[Saved data entries]
##########
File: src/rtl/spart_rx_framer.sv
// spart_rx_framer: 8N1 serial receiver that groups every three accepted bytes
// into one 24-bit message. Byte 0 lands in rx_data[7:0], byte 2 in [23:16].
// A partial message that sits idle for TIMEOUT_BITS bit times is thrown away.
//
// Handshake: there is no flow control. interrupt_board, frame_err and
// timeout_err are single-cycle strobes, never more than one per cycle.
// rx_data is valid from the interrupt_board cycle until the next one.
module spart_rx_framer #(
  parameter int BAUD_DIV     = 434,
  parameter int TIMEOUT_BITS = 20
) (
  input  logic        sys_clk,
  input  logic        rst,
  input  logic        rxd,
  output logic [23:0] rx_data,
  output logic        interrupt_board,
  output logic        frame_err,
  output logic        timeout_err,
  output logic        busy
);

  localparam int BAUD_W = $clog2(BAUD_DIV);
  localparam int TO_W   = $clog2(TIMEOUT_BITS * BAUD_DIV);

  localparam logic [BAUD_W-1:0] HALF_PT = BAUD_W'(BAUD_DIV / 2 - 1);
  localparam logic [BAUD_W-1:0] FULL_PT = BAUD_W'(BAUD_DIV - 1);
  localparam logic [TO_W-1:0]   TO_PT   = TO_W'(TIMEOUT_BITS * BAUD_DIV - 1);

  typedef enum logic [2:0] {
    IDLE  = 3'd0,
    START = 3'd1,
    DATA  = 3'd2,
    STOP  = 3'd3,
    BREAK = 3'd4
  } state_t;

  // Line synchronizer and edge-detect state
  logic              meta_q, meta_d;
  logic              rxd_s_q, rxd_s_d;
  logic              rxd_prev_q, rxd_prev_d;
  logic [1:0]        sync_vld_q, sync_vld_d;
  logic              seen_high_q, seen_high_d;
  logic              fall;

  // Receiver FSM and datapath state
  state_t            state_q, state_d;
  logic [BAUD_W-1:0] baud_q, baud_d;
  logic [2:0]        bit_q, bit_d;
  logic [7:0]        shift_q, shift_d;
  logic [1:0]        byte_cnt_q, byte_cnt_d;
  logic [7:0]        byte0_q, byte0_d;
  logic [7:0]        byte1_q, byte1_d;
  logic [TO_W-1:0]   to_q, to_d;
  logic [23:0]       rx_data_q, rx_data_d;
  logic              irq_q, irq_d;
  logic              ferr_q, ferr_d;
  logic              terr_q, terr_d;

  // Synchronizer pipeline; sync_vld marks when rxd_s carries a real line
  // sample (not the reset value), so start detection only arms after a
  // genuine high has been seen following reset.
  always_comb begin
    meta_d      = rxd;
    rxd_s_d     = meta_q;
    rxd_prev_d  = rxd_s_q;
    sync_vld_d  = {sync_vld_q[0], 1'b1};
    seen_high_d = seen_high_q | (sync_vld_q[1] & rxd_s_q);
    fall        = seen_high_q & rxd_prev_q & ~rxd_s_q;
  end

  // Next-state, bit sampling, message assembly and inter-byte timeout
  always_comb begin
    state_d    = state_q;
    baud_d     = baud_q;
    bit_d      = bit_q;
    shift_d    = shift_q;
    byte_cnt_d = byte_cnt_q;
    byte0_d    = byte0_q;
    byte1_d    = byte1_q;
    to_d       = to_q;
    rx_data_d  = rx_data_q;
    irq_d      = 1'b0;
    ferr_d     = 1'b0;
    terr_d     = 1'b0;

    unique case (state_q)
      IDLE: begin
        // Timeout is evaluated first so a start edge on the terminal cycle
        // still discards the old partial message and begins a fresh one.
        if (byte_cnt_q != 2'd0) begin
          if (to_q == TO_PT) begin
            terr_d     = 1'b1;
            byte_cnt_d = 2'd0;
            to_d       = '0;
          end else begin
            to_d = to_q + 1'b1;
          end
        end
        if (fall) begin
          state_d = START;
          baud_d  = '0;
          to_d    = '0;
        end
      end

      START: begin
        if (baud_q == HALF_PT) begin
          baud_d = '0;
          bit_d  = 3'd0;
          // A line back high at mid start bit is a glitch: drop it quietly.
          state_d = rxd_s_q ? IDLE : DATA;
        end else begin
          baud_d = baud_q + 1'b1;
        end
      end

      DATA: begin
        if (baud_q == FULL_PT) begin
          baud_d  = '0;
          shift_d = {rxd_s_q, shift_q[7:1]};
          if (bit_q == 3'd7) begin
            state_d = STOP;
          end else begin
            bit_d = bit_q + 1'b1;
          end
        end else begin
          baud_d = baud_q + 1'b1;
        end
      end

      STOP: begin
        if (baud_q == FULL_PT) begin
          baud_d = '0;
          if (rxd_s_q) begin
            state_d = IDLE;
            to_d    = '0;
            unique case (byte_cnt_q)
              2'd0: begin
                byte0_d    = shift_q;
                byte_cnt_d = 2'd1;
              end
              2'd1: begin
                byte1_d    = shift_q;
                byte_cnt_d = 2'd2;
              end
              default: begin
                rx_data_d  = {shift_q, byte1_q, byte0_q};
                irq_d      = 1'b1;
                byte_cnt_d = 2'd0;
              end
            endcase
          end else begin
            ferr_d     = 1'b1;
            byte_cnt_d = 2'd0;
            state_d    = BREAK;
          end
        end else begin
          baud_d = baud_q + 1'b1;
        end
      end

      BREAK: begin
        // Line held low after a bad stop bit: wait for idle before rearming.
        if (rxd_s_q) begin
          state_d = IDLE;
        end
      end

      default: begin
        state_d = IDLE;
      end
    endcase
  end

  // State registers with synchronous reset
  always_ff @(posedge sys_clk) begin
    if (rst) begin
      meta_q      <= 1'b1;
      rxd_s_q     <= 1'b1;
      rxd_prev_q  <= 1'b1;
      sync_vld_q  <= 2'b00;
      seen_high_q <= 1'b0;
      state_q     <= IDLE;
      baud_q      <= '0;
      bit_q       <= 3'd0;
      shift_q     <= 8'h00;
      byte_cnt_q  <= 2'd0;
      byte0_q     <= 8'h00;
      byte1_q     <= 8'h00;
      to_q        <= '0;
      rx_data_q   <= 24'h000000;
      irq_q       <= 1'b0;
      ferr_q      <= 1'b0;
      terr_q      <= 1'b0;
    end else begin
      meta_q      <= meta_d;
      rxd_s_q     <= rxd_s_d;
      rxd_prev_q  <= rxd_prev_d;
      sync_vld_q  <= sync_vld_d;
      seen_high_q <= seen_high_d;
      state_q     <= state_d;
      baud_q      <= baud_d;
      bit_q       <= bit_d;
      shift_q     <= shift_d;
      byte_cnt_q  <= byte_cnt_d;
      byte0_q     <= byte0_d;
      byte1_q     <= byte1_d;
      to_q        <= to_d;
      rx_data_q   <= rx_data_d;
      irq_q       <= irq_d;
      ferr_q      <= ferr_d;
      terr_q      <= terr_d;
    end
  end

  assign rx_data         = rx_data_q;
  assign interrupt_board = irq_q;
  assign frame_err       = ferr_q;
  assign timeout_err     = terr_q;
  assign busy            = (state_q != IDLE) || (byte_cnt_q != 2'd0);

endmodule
##########
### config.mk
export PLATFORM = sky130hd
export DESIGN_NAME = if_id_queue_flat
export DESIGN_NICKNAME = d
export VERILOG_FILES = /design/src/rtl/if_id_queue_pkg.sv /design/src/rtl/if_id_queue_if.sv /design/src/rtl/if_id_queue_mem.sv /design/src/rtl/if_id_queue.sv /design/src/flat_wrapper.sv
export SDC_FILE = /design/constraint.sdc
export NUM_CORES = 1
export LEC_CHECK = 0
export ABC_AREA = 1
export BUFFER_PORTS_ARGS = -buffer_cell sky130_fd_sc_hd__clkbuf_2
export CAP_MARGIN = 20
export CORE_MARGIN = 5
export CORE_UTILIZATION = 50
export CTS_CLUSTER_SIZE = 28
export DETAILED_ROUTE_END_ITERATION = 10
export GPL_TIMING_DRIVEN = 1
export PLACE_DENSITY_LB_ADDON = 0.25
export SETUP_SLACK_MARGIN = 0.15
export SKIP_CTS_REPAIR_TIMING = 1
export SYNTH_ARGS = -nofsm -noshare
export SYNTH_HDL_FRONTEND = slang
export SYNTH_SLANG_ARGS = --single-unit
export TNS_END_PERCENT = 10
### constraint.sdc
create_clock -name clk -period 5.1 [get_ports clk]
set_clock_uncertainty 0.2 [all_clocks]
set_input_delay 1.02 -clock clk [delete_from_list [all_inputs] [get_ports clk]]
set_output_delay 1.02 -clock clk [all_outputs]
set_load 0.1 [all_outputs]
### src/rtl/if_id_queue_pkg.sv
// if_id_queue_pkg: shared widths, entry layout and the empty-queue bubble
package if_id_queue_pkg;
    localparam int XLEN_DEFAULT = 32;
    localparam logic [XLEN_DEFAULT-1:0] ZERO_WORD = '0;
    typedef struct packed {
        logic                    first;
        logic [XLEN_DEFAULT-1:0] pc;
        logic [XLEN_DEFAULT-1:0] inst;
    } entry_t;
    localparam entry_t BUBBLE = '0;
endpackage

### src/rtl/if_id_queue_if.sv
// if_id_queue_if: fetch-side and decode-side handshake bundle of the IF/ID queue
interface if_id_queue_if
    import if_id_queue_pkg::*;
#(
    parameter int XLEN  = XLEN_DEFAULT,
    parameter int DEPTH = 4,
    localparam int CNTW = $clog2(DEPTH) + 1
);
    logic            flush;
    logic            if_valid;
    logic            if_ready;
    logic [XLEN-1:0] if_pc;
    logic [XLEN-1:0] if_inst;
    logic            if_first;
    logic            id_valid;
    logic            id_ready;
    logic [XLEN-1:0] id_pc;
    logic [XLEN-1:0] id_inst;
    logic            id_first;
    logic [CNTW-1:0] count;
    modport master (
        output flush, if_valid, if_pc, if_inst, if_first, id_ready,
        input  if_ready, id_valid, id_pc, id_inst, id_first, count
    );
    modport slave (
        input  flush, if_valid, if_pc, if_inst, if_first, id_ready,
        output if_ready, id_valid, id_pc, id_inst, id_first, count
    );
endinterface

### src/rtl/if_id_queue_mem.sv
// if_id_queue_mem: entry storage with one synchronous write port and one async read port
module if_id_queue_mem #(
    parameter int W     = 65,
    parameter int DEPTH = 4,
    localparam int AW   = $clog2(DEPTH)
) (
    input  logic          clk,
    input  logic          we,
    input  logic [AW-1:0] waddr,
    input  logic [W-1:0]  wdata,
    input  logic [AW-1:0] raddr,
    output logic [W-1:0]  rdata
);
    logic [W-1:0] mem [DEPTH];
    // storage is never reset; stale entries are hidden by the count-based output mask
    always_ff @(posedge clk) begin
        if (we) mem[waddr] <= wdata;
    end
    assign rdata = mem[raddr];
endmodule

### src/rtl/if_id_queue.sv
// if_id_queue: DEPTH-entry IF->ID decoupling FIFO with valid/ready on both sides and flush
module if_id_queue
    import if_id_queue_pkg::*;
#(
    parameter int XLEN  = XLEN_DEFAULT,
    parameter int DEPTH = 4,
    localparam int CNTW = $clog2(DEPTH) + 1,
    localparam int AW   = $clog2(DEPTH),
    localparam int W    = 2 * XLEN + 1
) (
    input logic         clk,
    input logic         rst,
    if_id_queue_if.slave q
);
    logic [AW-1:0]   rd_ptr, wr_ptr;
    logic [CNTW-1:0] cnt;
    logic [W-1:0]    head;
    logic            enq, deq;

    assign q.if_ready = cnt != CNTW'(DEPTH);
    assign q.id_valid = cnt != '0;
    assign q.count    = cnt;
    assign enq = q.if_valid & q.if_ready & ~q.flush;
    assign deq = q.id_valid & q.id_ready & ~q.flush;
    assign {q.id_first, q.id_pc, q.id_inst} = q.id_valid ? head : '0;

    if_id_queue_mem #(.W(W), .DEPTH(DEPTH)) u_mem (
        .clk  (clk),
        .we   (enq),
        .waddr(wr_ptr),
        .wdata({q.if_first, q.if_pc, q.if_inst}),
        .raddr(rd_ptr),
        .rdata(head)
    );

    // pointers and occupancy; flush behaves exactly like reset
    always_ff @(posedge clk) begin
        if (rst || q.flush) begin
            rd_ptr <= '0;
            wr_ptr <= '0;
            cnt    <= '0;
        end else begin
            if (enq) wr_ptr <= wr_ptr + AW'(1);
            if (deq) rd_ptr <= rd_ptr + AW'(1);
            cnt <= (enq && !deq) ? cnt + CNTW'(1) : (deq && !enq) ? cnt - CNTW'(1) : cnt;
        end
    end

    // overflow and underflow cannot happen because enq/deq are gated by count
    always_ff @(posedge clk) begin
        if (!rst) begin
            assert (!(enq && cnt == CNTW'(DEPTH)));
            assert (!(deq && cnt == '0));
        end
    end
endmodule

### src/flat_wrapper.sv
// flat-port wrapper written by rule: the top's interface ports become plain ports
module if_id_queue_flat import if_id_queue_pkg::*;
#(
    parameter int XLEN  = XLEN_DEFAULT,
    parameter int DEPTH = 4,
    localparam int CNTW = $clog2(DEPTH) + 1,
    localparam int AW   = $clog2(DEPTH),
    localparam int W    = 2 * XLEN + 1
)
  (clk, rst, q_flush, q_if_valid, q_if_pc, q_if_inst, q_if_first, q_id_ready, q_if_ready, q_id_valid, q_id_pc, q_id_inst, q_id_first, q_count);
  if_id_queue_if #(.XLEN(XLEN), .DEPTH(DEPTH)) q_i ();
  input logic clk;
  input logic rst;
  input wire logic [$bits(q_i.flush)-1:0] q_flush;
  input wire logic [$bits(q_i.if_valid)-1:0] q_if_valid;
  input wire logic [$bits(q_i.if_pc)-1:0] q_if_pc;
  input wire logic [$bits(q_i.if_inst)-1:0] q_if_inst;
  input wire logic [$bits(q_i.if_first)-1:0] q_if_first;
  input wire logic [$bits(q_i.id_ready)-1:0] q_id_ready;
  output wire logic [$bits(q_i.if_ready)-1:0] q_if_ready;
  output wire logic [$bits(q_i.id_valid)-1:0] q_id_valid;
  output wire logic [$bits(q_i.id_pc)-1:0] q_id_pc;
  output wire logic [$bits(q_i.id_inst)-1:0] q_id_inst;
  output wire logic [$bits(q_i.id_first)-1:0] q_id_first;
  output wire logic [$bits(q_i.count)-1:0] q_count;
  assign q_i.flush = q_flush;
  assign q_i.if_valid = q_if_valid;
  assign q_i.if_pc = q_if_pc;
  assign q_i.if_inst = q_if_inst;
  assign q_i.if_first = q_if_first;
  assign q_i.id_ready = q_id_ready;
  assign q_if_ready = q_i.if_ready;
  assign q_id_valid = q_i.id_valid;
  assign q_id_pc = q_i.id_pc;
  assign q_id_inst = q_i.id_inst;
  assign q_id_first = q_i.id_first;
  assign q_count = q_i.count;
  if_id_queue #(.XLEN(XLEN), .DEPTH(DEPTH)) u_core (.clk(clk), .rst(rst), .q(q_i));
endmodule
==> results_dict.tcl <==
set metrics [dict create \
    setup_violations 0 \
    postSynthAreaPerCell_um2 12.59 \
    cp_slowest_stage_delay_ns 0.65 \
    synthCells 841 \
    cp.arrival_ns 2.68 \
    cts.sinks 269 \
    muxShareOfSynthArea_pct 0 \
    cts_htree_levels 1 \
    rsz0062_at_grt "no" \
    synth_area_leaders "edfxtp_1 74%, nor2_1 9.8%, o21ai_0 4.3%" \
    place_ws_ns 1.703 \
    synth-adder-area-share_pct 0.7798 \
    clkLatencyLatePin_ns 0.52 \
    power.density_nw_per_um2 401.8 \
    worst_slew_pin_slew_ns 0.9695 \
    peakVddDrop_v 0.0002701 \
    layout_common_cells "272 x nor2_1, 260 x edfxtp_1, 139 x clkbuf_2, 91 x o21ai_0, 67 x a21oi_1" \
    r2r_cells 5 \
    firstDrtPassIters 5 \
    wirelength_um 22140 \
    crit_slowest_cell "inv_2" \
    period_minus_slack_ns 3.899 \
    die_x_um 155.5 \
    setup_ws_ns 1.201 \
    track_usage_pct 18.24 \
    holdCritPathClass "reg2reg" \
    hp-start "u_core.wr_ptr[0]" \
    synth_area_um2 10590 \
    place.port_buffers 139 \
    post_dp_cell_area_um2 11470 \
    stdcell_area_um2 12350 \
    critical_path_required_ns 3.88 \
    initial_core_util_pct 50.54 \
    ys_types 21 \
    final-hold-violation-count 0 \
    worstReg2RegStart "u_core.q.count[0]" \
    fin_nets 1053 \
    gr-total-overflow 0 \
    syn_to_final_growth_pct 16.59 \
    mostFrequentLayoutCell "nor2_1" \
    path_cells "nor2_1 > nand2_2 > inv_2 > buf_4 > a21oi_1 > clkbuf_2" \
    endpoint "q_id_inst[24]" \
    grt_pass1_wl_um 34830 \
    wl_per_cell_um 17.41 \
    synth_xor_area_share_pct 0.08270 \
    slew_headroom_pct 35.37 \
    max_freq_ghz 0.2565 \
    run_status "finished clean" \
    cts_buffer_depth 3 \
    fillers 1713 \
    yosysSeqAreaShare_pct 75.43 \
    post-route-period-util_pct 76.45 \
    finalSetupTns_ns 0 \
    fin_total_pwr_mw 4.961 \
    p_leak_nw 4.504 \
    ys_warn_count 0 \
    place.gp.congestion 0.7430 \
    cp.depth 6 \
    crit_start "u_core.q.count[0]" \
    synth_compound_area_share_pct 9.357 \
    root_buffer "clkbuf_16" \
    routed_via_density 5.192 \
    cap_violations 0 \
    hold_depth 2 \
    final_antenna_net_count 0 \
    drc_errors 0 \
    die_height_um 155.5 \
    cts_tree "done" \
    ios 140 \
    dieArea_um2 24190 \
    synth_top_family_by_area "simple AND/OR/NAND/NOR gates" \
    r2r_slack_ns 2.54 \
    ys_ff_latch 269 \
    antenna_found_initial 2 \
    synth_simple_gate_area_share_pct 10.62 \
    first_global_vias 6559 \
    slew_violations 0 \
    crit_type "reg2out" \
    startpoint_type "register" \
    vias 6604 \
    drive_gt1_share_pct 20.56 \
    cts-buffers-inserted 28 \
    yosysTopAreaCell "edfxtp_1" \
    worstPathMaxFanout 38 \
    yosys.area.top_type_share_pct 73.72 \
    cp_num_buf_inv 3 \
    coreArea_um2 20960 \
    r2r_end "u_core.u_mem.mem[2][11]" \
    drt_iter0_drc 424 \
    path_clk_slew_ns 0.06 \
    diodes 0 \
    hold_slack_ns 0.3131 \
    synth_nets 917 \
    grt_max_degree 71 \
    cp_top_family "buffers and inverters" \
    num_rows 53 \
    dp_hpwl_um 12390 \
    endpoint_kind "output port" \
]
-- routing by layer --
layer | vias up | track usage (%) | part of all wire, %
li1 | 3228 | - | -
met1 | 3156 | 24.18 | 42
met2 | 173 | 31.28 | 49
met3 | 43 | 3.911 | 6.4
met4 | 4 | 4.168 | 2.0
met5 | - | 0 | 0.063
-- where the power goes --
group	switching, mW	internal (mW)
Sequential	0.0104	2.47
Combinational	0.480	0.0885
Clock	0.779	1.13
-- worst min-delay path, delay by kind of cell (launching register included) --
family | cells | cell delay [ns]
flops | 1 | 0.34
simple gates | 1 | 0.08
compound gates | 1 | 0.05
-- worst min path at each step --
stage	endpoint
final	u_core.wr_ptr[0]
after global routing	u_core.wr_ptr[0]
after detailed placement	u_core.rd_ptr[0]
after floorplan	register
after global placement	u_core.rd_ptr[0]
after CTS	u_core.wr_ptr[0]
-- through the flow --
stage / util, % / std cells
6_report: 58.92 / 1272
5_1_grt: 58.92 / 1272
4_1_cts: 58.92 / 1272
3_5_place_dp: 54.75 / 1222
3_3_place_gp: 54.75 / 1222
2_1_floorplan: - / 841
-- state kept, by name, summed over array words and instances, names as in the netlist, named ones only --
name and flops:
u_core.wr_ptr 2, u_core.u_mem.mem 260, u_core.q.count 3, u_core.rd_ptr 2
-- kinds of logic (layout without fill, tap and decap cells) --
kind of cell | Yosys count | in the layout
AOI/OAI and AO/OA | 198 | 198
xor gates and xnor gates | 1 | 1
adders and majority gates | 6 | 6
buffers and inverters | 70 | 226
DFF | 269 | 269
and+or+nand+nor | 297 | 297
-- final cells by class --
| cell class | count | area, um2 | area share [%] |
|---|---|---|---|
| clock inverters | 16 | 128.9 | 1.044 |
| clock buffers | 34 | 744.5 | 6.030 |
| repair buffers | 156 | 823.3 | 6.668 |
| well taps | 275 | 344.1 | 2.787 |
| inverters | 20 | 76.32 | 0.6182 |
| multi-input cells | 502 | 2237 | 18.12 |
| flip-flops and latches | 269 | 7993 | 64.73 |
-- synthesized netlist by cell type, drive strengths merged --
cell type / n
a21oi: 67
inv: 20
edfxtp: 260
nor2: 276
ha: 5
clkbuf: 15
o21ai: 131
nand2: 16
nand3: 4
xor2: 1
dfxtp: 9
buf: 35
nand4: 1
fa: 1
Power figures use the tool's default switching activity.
##########
Once you have found every line above holding the word "constraint", copy those lines.

export SDC_FILE = /design/constraint.sdc
### constraint.sdc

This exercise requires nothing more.